*** Opening of EXERCISE MATERIALS ***

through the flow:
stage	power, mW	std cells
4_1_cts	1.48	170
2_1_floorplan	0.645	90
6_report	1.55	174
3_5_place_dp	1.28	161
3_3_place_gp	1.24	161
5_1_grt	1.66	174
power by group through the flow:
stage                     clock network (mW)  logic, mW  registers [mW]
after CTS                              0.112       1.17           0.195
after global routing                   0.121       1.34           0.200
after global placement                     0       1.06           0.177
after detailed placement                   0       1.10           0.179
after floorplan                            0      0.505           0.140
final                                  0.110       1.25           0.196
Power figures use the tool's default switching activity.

*** Close of EXERCISE MATERIALS ***

■ WORK TO COMPLETE: Return the data in full, with each line kept exactly as it is.

■ ANSWER FOR THE TASK:
through the flow:
stage	power, mW	std cells
4_1_cts	1.48	170
2_1_floorplan	0.645	90
6_report	1.55	174
3_5_place_dp	1.28	161
3_3_place_gp	1.24	161
5_1_grt	1.66	174
power by group through the flow:
stage                     clock network (mW)  logic, mW  registers [mW]
after CTS                              0.112       1.17           0.195
after global routing                   0.121       1.34           0.200
after global placement                     0       1.06           0.177
after detailed placement                   0       1.10           0.179
after floorplan                            0      0.505           0.140
final                                  0.110       1.25           0.196
Power figures use the tool's default switching activity.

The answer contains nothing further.